#### Given entries ####
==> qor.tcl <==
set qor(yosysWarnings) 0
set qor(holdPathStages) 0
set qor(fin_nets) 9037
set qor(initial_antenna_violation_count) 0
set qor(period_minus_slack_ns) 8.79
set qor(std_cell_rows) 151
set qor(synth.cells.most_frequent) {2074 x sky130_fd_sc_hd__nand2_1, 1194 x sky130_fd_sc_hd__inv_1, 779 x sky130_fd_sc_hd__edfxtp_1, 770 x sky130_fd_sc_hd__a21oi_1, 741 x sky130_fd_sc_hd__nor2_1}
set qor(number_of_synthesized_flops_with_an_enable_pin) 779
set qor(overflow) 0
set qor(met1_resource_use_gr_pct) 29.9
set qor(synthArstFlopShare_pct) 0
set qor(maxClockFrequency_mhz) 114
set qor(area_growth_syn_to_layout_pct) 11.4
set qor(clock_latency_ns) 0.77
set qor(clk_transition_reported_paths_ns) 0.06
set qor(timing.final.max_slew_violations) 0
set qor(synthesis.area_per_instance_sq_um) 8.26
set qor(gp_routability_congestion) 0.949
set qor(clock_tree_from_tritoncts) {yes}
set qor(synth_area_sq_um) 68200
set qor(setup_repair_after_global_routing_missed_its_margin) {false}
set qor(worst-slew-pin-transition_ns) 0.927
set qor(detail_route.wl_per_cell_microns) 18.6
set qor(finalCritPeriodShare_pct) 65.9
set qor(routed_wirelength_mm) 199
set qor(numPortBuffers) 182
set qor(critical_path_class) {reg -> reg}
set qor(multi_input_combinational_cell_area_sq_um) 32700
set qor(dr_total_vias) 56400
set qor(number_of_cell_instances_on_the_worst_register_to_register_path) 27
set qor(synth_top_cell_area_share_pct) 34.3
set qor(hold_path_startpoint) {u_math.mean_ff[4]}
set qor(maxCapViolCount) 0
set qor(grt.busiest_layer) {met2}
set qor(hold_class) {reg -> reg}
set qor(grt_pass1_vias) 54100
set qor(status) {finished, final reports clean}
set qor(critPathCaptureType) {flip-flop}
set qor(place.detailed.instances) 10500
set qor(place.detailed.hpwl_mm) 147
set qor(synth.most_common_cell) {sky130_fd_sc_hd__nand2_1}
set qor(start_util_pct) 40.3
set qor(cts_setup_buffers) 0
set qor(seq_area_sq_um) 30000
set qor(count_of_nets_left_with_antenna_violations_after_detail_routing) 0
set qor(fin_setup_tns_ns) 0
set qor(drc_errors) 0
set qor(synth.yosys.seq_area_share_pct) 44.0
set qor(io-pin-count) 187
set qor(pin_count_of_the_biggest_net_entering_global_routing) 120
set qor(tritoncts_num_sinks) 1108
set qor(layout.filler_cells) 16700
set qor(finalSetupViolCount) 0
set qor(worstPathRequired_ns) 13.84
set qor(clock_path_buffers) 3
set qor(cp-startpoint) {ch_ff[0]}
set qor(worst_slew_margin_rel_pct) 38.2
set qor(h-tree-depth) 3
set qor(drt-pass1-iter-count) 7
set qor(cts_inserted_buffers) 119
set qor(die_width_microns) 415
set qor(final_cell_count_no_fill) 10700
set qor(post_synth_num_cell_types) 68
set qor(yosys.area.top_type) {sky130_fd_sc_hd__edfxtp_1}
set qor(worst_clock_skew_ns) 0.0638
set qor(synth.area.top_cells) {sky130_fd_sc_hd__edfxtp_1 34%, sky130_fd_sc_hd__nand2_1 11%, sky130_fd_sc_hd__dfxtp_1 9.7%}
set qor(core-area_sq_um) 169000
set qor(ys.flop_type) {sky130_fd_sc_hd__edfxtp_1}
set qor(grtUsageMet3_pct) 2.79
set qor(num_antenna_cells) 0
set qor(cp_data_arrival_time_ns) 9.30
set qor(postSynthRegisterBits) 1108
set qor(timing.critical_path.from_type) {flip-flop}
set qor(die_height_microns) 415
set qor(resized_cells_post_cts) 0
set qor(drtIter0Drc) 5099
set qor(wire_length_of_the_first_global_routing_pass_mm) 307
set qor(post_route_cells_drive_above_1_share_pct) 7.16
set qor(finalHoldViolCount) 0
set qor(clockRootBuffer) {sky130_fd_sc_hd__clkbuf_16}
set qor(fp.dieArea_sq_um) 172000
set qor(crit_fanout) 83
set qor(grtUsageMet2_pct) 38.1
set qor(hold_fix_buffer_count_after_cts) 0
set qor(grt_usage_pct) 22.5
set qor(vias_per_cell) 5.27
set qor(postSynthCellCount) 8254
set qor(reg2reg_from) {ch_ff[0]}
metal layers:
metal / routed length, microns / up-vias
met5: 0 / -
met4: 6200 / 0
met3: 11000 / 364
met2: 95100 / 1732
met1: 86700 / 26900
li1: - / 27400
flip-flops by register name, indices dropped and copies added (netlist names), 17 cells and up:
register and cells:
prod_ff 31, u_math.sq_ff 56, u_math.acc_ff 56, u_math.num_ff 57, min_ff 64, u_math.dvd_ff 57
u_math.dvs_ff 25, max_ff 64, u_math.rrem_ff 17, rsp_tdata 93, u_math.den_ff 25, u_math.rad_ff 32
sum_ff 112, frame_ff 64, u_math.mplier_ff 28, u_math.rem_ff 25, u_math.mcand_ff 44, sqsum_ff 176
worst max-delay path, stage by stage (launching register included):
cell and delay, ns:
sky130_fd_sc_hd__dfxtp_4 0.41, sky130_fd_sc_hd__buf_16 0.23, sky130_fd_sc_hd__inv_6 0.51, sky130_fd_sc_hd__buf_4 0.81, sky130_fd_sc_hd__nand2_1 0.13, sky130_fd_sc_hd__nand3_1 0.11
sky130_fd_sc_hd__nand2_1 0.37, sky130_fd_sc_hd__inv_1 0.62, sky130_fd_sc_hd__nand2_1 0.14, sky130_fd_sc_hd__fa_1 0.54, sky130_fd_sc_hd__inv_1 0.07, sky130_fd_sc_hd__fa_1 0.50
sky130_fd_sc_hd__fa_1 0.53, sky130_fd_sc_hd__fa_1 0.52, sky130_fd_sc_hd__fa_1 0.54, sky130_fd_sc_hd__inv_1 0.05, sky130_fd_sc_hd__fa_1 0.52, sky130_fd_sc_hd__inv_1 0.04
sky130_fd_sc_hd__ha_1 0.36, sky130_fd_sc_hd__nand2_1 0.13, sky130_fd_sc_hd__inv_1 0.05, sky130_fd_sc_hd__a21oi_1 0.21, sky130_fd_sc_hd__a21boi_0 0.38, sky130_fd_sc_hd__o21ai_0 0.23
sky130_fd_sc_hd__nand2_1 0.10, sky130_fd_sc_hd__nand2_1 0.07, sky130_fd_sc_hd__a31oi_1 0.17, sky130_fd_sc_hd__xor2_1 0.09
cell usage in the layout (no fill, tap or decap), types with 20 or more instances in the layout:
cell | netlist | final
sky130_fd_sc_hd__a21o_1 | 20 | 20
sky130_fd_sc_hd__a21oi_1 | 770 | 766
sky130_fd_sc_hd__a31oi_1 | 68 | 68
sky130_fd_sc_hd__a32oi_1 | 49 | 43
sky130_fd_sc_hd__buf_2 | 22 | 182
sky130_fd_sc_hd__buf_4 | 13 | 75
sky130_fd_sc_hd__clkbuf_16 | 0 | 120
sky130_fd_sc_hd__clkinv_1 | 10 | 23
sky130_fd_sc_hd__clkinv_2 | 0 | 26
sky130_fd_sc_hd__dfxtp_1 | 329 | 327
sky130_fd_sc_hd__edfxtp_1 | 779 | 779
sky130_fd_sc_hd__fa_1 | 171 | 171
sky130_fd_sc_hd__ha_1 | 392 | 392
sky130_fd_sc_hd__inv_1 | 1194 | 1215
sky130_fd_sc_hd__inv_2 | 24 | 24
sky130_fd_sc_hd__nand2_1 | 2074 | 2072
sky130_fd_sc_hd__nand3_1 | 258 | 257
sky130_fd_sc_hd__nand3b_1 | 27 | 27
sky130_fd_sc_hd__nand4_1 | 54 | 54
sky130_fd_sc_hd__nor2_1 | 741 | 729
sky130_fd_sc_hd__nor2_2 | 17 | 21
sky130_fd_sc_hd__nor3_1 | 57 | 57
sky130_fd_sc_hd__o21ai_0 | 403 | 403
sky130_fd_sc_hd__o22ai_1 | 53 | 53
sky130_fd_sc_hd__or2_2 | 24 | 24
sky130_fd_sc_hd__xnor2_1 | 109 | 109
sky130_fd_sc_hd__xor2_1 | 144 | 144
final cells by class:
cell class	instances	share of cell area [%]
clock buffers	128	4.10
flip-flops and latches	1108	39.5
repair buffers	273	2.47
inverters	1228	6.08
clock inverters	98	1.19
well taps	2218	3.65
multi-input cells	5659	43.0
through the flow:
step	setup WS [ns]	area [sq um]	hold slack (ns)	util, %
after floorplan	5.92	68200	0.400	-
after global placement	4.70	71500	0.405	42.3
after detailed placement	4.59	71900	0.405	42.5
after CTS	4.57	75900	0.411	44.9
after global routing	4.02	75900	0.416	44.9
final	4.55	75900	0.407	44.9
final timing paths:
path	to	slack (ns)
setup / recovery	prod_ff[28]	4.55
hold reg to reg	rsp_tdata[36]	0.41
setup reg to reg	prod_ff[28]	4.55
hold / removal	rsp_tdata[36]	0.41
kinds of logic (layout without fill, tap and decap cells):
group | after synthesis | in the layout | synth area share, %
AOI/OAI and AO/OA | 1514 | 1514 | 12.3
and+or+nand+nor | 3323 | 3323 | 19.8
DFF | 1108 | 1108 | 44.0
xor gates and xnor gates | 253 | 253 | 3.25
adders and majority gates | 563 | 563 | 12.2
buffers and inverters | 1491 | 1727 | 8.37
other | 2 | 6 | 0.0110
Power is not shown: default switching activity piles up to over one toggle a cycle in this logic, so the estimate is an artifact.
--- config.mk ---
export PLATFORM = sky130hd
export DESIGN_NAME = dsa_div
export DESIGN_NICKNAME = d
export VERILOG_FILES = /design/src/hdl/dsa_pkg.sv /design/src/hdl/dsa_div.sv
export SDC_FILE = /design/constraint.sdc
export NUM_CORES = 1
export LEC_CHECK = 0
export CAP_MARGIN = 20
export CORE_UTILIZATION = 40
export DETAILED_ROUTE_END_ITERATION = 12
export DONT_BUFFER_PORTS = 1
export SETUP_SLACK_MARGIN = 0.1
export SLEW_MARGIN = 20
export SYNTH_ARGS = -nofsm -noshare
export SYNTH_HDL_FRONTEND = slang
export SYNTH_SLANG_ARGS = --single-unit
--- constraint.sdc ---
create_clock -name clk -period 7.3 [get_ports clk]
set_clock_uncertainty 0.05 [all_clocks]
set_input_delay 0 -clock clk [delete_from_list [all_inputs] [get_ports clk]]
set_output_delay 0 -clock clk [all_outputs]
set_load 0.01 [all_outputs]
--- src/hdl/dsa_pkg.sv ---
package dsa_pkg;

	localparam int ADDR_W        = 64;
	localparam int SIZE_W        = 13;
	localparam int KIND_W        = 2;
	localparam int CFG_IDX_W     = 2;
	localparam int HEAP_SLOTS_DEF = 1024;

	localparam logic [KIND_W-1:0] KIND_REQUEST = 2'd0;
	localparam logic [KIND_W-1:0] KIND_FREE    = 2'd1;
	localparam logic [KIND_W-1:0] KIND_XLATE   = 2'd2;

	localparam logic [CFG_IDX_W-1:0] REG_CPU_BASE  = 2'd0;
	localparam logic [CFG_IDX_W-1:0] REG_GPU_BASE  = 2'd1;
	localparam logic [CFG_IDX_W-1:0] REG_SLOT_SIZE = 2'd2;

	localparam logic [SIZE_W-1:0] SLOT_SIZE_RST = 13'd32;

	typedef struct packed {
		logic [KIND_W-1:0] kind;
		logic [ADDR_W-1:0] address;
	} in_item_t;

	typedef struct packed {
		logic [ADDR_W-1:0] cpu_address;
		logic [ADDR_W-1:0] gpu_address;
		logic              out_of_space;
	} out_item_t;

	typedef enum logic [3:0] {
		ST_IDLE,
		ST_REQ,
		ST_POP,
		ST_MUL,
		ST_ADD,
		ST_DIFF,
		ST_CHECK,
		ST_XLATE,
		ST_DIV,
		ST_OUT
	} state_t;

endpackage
####
Exercise: Taking the entries above, restate exactly those lines that fall between the line with "li1: - / 27400" and the line with "sky130_fd_sc_hd__fa_1 0.53, sky130_fd_sc_hd__fa_1", keeping both of those lines too.

Solution:
li1: - / 27400
flip-flops by register name, indices dropped and copies added (netlist names), 17 cells and up:
register and cells:
prod_ff 31, u_math.sq_ff 56, u_math.acc_ff 56, u_math.num_ff 57, min_ff 64, u_math.dvd_ff 57
u_math.dvs_ff 25, max_ff 64, u_math.rrem_ff 17, rsp_tdata 93, u_math.den_ff 25, u_math.rad_ff 32
sum_ff 112, frame_ff 64, u_math.mplier_ff 28, u_math.rem_ff 25, u_math.mcand_ff 44, sqsum_ff 176
worst max-delay path, stage by stage (launching register included):
cell and delay, ns:
sky130_fd_sc_hd__dfxtp_4 0.41, sky130_fd_sc_hd__buf_16 0.23, sky130_fd_sc_hd__inv_6 0.51, sky130_fd_sc_hd__buf_4 0.81, sky130_fd_sc_hd__nand2_1 0.13, sky130_fd_sc_hd__nand3_1 0.11
sky130_fd_sc_hd__nand2_1 0.37, sky130_fd_sc_hd__inv_1 0.62, sky130_fd_sc_hd__nand2_1 0.14, sky130_fd_sc_hd__fa_1 0.54, sky130_fd_sc_hd__inv_1 0.07, sky130_fd_sc_hd__fa_1 0.50
sky130_fd_sc_hd__fa_1 0.53, sky130_fd_sc_hd__fa_1 0.52, sky130_fd_sc_hd__fa_1 0.54, sky130_fd_sc_hd__inv_1 0.05, sky130_fd_sc_hd__fa_1 0.52, sky130_fd_sc_hd__inv_1 0.04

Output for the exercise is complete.